[Stored data]
○ ○ ○
## src/rtl/uart_pkg.sv

```systemverilog
// Shared types and constants for the UART transmit path.
package uart_pkg;

  localparam int unsigned UART_DATA_BITS            = 8;
  localparam int unsigned UART_DEFAULT_CLK_PER_BAUD = 868;

  typedef enum logic [2:0] {
    IDLE,
    START,
    DATA,
    PARITY,
    STOP
  } tx_state_t;

endpackage

```

## src/rtl/uart_tx_fifo_if.sv

```systemverilog
// Store-path write port and serial-side status of the buffered UART transmitter.
interface uart_tx_fifo_if;
  import uart_pkg::*;

  logic                      wr_en;
  logic [UART_DATA_BITS-1:0] wr_data;
  logic                      tx_ready;
  logic                      txd;
  logic                      busy;

  modport master (output wr_en, wr_data, input tx_ready, txd, busy);
  modport slave  (input wr_en, wr_data, output tx_ready, txd, busy);
endinterface

```

## src/rtl/uart_tx_buf.sv

```systemverilog
// Synchronous FIFO feeding the UART framer; pointers carry an extra wrap bit.
module uart_tx_buf #(
  parameter int unsigned DEPTH = 16,
  parameter int unsigned WIDTH = 8
) (
  input  logic             clk,
  input  logic             rst,
  input  logic             push,
  input  logic             pop,
  input  logic [WIDTH-1:0] wr_data,
  output logic [WIDTH-1:0] head_c,
  output logic             full_c,
  output logic             empty_c
);
  localparam int unsigned AW = $clog2(DEPTH);
  localparam int unsigned PW = AW + 1;

  logic [WIDTH-1:0] mem [DEPTH];
  logic [PW-1:0]    wr_ptr_q;
  logic [PW-1:0]    rd_ptr_q;
  logic             push_ok_c;
  logic             pop_ok_c;

  assign empty_c   = (wr_ptr_q == rd_ptr_q);
  assign full_c    = (wr_ptr_q[AW] != rd_ptr_q[AW]) &&
                     (wr_ptr_q[AW-1:0] == rd_ptr_q[AW-1:0]);
  assign push_ok_c = push && !full_c;
  assign pop_ok_c  = pop && !empty_c;
  assign head_c    = mem[rd_ptr_q[AW-1:0]];

  always_ff @(posedge clk or negedge rst) begin
    if (!rst) begin
      wr_ptr_q <= '0;
      rd_ptr_q <= '0;
    end else begin
      if (push_ok_c) wr_ptr_q <= wr_ptr_q + PW'(1);
      if (pop_ok_c)  rd_ptr_q <= rd_ptr_q + PW'(1);
    end
  end

  // Storage is data-only; validity is tracked entirely by the pointers.
  always_ff @(posedge clk) begin
    if (push_ok_c) mem[wr_ptr_q[AW-1:0]] <= wr_data;
  end

endmodule

```

## src/rtl/uart_tx_fifo.sv

```systemverilog
// Buffered UART transmitter: byte FIFO drained by an LSB-first 8N1 framer.
// Defining UART_TX_PARITY_EN adds an even-parity bit (8E1 frames).
module uart_tx_fifo
  import uart_pkg::*;
#(
  parameter int unsigned CLK_PER_BAUD = UART_DEFAULT_CLK_PER_BAUD,
  parameter int unsigned DEPTH        = 16
) (
  input  logic          clk,
  input  logic          rst,
  uart_tx_fifo_if.slave bus
);
  localparam int unsigned BAUD_W = $clog2(CLK_PER_BAUD);
  localparam int unsigned IDX_W  = $clog2(UART_DATA_BITS);
  localparam logic [BAUD_W-1:0] BAUD_LAST = BAUD_W'(CLK_PER_BAUD - 1);
  localparam logic [IDX_W-1:0]  IDX_LAST  = IDX_W'(UART_DATA_BITS - 1);

  tx_state_t                 state_q, state_d;
  logic [UART_DATA_BITS-1:0] sh_q, sh_d;
  logic [BAUD_W-1:0]         baud_q, baud_d;
  logic [IDX_W-1:0]          idx_q, idx_d;
  logic                      txd_q, txd_d;
  logic                      busy_q, busy_d;
  logic                      pop_c, full_c, empty_c, baud_end_c;
  logic [UART_DATA_BITS-1:0] head_c;
`ifdef UART_TX_PARITY_EN
  logic                      par_q, par_d;
`endif

  uart_tx_buf #(
    .DEPTH(DEPTH),
    .WIDTH(UART_DATA_BITS)
  ) u_buf (
    .clk    (clk),
    .rst    (rst),
    .push   (bus.wr_en),
    .pop    (pop_c),
    .wr_data(bus.wr_data),
    .head_c (head_c),
    .full_c (full_c),
    .empty_c(empty_c)
  );

  assign bus.tx_ready = !full_c;
  assign bus.txd      = txd_q;
  assign bus.busy     = busy_q;
  assign baud_end_c   = (baud_q == BAUD_LAST);

  always_ff @(posedge clk or negedge rst) begin
    if (!rst) begin
      state_q <= IDLE;
      sh_q    <= '0;
      baud_q  <= '0;
      idx_q   <= '0;
      txd_q   <= 1'b1;
      busy_q  <= 1'b0;
`ifdef UART_TX_PARITY_EN
      par_q   <= 1'b0;
`endif
    end else begin
      state_q <= state_d;
      sh_q    <= sh_d;
      baud_q  <= baud_d;
      idx_q   <= idx_d;
      txd_q   <= txd_d;
      busy_q  <= busy_d;
`ifdef UART_TX_PARITY_EN
      par_q   <= par_d;
`endif
    end
  end

  // Framer next state; STOP chains straight into START when more data is queued.
  always_comb begin
    state_d = state_q;
    sh_d    = sh_q;
    baud_d  = baud_q;
    idx_d   = idx_q;
    pop_c   = 1'b0;
`ifdef UART_TX_PARITY_EN
    par_d   = par_q;
`endif
    if (state_q != IDLE) baud_d = baud_end_c ? '0 : baud_q + BAUD_W'(1);

    case (state_q)
      IDLE: begin
        if (!empty_c) begin
          pop_c   = 1'b1;
          sh_d    = head_c;
          baud_d  = '0;
          state_d = START;
`ifdef UART_TX_PARITY_EN
          par_d   = ^head_c;
`endif
        end
      end
      START: begin
        if (baud_end_c) begin
          idx_d   = '0;
          state_d = DATA;
        end
      end
      DATA: begin
        if (baud_end_c) begin
          sh_d  = sh_q >> 1;
          idx_d = idx_q + IDX_W'(1);
`ifdef UART_TX_PARITY_EN
          if (idx_q == IDX_LAST) state_d = PARITY;
`else
          if (idx_q == IDX_LAST) state_d = STOP;
`endif
        end
      end
`ifdef UART_TX_PARITY_EN
      PARITY: begin
        if (baud_end_c) state_d = STOP;
      end
`endif
      STOP: begin
        if (baud_end_c) begin
          if (!empty_c) begin
            pop_c   = 1'b1;
            sh_d    = head_c;
            state_d = START;
`ifdef UART_TX_PARITY_EN
            par_d   = ^head_c;
`endif
          end else begin
            state_d = IDLE;
          end
        end
      end
      default: state_d = IDLE;
    endcase
  end

  // Line level decoded from the current state, then registered for a clean pin.
  always_comb begin
    txd_d = 1'b1;
    case (state_q)
      START:   txd_d = 1'b0;
      DATA:    txd_d = sh_q[0];
`ifdef UART_TX_PARITY_EN
      PARITY:  txd_d = par_q;
`endif
      default: txd_d = 1'b1;
    endcase
  end

  assign busy_d = (state_d != IDLE) || !empty_c || (bus.wr_en && !full_c);

endmodule

```

## src/flat_wrapper.sv

```systemverilog
// flat-port wrapper written by rule: the top's interface ports become plain ports
module uart_tx_fifo_flat import uart_pkg::*;
#(
  parameter int unsigned CLK_PER_BAUD = UART_DEFAULT_CLK_PER_BAUD,
  parameter int unsigned DEPTH        = 16
)
  (clk, rst, bus_wr_en, bus_wr_data, bus_tx_ready, bus_txd, bus_busy);
  uart_tx_fifo_if bus_i ();
  input  logic clk;
  input  logic rst;
  input wire logic [$bits(bus_i.wr_en)-1:0] bus_wr_en;
  input wire logic [$bits(bus_i.wr_data)-1:0] bus_wr_data;
  output wire logic [$bits(bus_i.tx_ready)-1:0] bus_tx_ready;
  output wire logic [$bits(bus_i.txd)-1:0] bus_txd;
  output wire logic [$bits(bus_i.busy)-1:0] bus_busy;
  assign bus_i.wr_en = bus_wr_en;
  assign bus_i.wr_data = bus_wr_data;
  assign bus_tx_ready = bus_i.tx_ready;
  assign bus_txd = bus_i.txd;
  assign bus_busy = bus_i.busy;
  uart_tx_fifo #(.CLK_PER_BAUD(CLK_PER_BAUD), .DEPTH(DEPTH)) u_core (.clk(clk), .rst(rst), .bus(bus_i));
endmodule
```

## config.mk

```make
export PLATFORM = sky130hd
export DESIGN_NAME = uart_tx_fifo_flat
export DESIGN_NICKNAME = d
export VERILOG_FILES = /design/src/rtl/uart_pkg.sv /design/src/rtl/uart_tx_fifo_if.sv /design/src/rtl/uart_tx_buf.sv /design/src/rtl/uart_tx_fifo.sv /design/src/flat_wrapper.sv
export SDC_FILE = /design/constraint.sdc
export NUM_CORES = 1
export LEC_CHECK = 0
export BUFFER_PORTS_ARGS = -buffer_cell sky130_fd_sc_hd__buf_2
export CORE_MARGIN = 2
export CORE_UTILIZATION = 30
export DETAILED_ROUTE_END_ITERATION = 7
export SLEW_MARGIN = 0
export SYNTH_ARGS = -nofsm -noshare
export SYNTH_HDL_FRONTEND = slang
export SYNTH_SLANG_ARGS = --single-unit
```

## constraint.sdc

```tcl
create_clock -name clk -period 2.2 [get_ports clk]
set_input_delay 0.11 -clock clk [delete_from_list [all_inputs] [get_ports clk]]
set_output_delay 0.11 -clock clk [all_outputs]
set_load 0.01 [all_outputs]
```

==> metrics.md <==
| Metric | Value |
|---|---|
| Status | completed |
| Register area | 0.00475 mm2 |
| Reg-to-reg slack, setup | 0.14 ns |
| Fmax achieved | slightly below 500 MHz |
| Maximum vdd drop | 0.575 mV |
| Startpoint Class | flop |
| Clock root buffer | clkbuf_16 |
| Slew HR | 0.448 |
| CP Class | flop to flop |
| Longest Clk Path Bufs | 2 |
| Ant diodes | 0 |
| Number of synthesized register bits | 164 |
| Share of the synthesized area in the top cell type | 0.556 |
| Crit Reg-Reg Endpoint | u_core.sh_q[1]$_DFFE_PN0P_ |
| DRC | 0 |
| Grt ovf | 0 |
| Fin Hold WS | 0.0751 ns |
| Worst Hold End | u_core.u_buf.mem[8][7]$_DFFE_PP_ |
| Prevailing post-synth register cell | edfxtp_1 |
| Core box area | 0.0226 mm2 |
| Total Power | 8.36 mW |
| Hold Crit Start | bus_wr_data[7] |
| Count of input and output buffers | 13 |
| Hold Path Stages | 1 |
| Slew Limit Fails | 0 |
| Drt wl/cell | 18.4 um |
| I/O Pins | 14 |
| Critical path arrival | between 2 and 2.5 ns |
| Final net count | 506 |
| DP HPWL | about 9400 um |
| DR vias | ~3,900 |
| Async SR Flop Fraction | 0.220 |
| GRT Total Usage | 0.124 |
| Max Clock Skew | 0.0113 ns |
| Syn avg cell area | approximately 16 um2 |
| CTS tree | yes |
| Critical Path RT | 2.51 ns |
| RSZ-0062 raised after global routing | no |
| Ratio of cells with drive above 1 in the final layout | 0.212 |
| Crit path max fanout | 8 |
| Routed Antenna Nets | 0 |
| Die X | ~160 um |
| Placer Congestion | 0.780 |
| Crit end category | flop |
| DR iter-0 viols | between 300 and 400 |
| Full die area | 0.0243 mm2 |
| Synth top area cells | edfxtp_1 56%, dfrtp_1 13%, mux2i_1 6.4%, mux4_2 3.3%, nor2_1 1.8% |
| Worst reg-to-reg path cell count | 6 |
| Die H | 156 um |
| Final hold violations | 0 |
| EDFF count, synth | 128 |
| Final setup TNS | 0 ns |
| Crit path time final | 2.06 ns |
| CTS clock-pin slew for the worst setup and hold paths | 0.06 ns |
| Number of H-tree levels | 4 |
| Post-CTS setup buffer count | 0 |
| Utilization after layout | 0.360 |
| Fin crit share | 0.937 |
| Final WL | 14,400 um |
| Skew-Pair Late Insertion Delay | 0.43 ns |
| Leak Pwr | 2.83 nW |
| # clock sinks | 164 |
| Synth area leader | edfxtp_1 |
| Maxcap violations | 0 |
| Rows | 55 |
| Hold crit path type | input pin to flop |
| Post-Syn Area | roughly 0.007 mm2 |
| First-pass GRT wire length | about 22,000 um |
| CTS buffer count | 17 |
| Area Overhead vs Synth | 17.8% |
| PwrDens | between 1000 and 1500 mW/mm2 |
| Largest net degree at the start of global routing | 37 |
| Avg Vias per Cell | 4.92 |
| Multi-input gate area | about 0.0021 mm2 |
| Initial Util | 0.305 |
| DR pass1 iterations | 4 |
| Reg2reg start | u_core.baud_q[0]$_DFF_PN0_ |
| FILL cells | 2,103 |
| Sequential share of the synthesized area | 0.686 |
| Mapped Cells | 442 |
| Worst-margin pin slew | 0.828 ns |
| Post-synth net total | ~460 |
| Synth warnings | 0 |
| Initial antenna violation count | 0 |
| Vias in the first global route | 3,880 |
| Distinct cells, synth | 53 |
| Final setup violation count | 0 |
| Critical Path Start | u_core.baud_q[0]$_DFF_PN0_ |
==> kinds of logic (layout without fill, tap and decap cells) <==
| group | after synthesis | after routing | synth area share |
|---|---|---|---|
| adders and majority gates | 8 | 8 | 0.0145 |
| buffers and inverters | 25 | 82 | 0.0185 |
| and+or+nand+nor | 101 | 101 | 0.0771 |
| muxes | 64 | 64 | 0.115 |
| xor gates and xnor gates | 22 | 22 | 0.0279 |
| DFF | 164 | 164 | 0.686 |
| AOI/OAI and AO/OA | 58 | 58 | 0.0610 |
==> what timing repair did <==
item | CTS | global route
hold endpoints to repair | 36 | 0
endpoints found under the setup margin | 0 | 19
resized for setup | 0 | 2
hold buffers | 2 | 0
==> layer usage <==
metal	vias to the layer above	wire, um	track usage
met3	11	546	0.0331
met4	0	286	0.0419
li1	1789	-	-
met1	1983	6740	0.170
met2	75	6820	0.192
met5	-	0	0
==> Yosys cell counts, types with 2 or more instances <==
master	count
and4_1	3
clkbuf_1	7
inv_1	4
and2_1	3
buf_1	3
ha_1	8
o22ai_1	7
nand3b_1	2
mux2_2	9
o21ai_0	4
buf_6	2
mux4_2	10
a221oi_1	7
a22oi_1	8
xor2_1	14
nor3b_1	2
nand4_1	5
nand3_1	5
nor2_1	33
a21oi_1	9
a211oi_1	8
buf_2	6
buf_4	3
o2bb2ai_1	3
nand2_1	23
nand2b_1	3
dfrtp_1	35
mux2i_1	44
nor2b_1	6
a31oi_1	3
xnor2_1	8
nor3_1	6
o31ai_1	2
edfxtp_1	128
==> how the worst max path moves through the flow <==
stage	endpoint	cells after the start
after floorplan	u_core.u_buf.mem[1][0]$_DFFE_PP_	6
after global placement	u_core.sh_q[4]$_DFFE_PN0P_	5
after detailed placement	u_core.sh_q[4]$_DFFE_PN0P_	5
after CTS	u_core.sh_q[4]$_DFFE_PN0P_	5
after global routing	u_core.sh_q[2]$_DFFE_PN0P_	6
final	u_core.sh_q[1]$_DFFE_PN0P_	6
==> through the flow <==
step	cells	setup slack [ns]	cell area (um2)
after floorplan	442	-0.0641	6920
after global placement	751	0.146	7490
after detailed placement	751	0.115	7490
after CTS	784	0.102	8140
after global routing	784	0.00334	8150
final	784	0.138	8150
==> state kept, by name, indices dropped and copies added (netlist names) <==
register and count:
u_core.bus.txd 1, u_core.u_buf.mem 128, u_core.baud_q 10, u_core.idx_q 3
u_core.state_q 3, u_core.bus.busy 1, u_core.u_buf.rd_ptr_q 5, u_core.sh_q 8
u_core.u_buf.wr_ptr_q 5
==> critical path, stage by stage (launching register included) <==
cell and delay [ns]:
dfrtp_1 0.41, ha_1 0.22, nor3b_1 0.27, and4_1 0.28, nand3b_2 0.11, a21oi_4 0.29, mux2_2 0.38
==> cell type report <==
class | count | area share
Clock buffer | 20 | 0.0536
Clock inverter | 11 | 0.0244
Inverter | 4 | 0.00184
Sequential cell | 164 | 0.583
Tap cell | 285 | 0.0438
Timing Repair Buffer | 47 | 0.0415
Multi-Input combinational cell | 253 | 0.252
==> cell usage in the layout, fill, tap and decap left out, drive strengths merged, types with 9 or more instances in the layout <==
master / instances
xor2: 14
dfrtp: 35
nand2: 23
mux4: 11
clkbuf: 20
a21oi: 10
mux2: 9
buf: 45
a211oi: 9
mux2i: 44
nor2: 33
edfxtp: 128
==> power breakdown <==
| part | leakage [nW] | switching (mW) | internal (mW) |
|---|---|---|---|
| combinational | 0.929 | 0.722 | 0.499 |
| clock | 0.303 | 1.19 | 2.02 |
| sequential | 1.60 | 0.210 | 3.72 |
(Power assumes the default switching activity.)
○ ○ ○
Your instructions -
Given the records above, return exactly the lines starting at the line containing "Endpoint | u_core.sh_q[1]$_DFFE_PN0P_ |" and ending at the line containing "fanout | 8 |", including both.

Result for this task -
| Crit Reg-Reg Endpoint | u_core.sh_q[1]$_DFFE_PN0P_ |
| DRC | 0 |
| Grt ovf | 0 |
| Fin Hold WS | 0.0751 ns |
| Worst Hold End | u_core.u_buf.mem[8][7]$_DFFE_PP_ |
| Prevailing post-synth register cell | edfxtp_1 |
| Core box area | 0.0226 mm2 |
| Total Power | 8.36 mW |
| Hold Crit Start | bus_wr_data[7] |
| Count of input and output buffers | 13 |
| Hold Path Stages | 1 |
| Slew Limit Fails | 0 |
| Drt wl/cell | 18.4 um |
| I/O Pins | 14 |
| Critical path arrival | between 2 and 2.5 ns |
| Final net count | 506 |
| DP HPWL | about 9400 um |
| DR vias | ~3,900 |
| Async SR Flop Fraction | 0.220 |
| GRT Total Usage | 0.124 |
| Max Clock Skew | 0.0113 ns |
| Syn avg cell area | approximately 16 um2 |
| CTS tree | yes |
| Critical Path RT | 2.51 ns |
| RSZ-0062 raised after global routing | no |
| Ratio of cells with drive above 1 in the final layout | 0.212 |
| Crit path max fanout | 8 |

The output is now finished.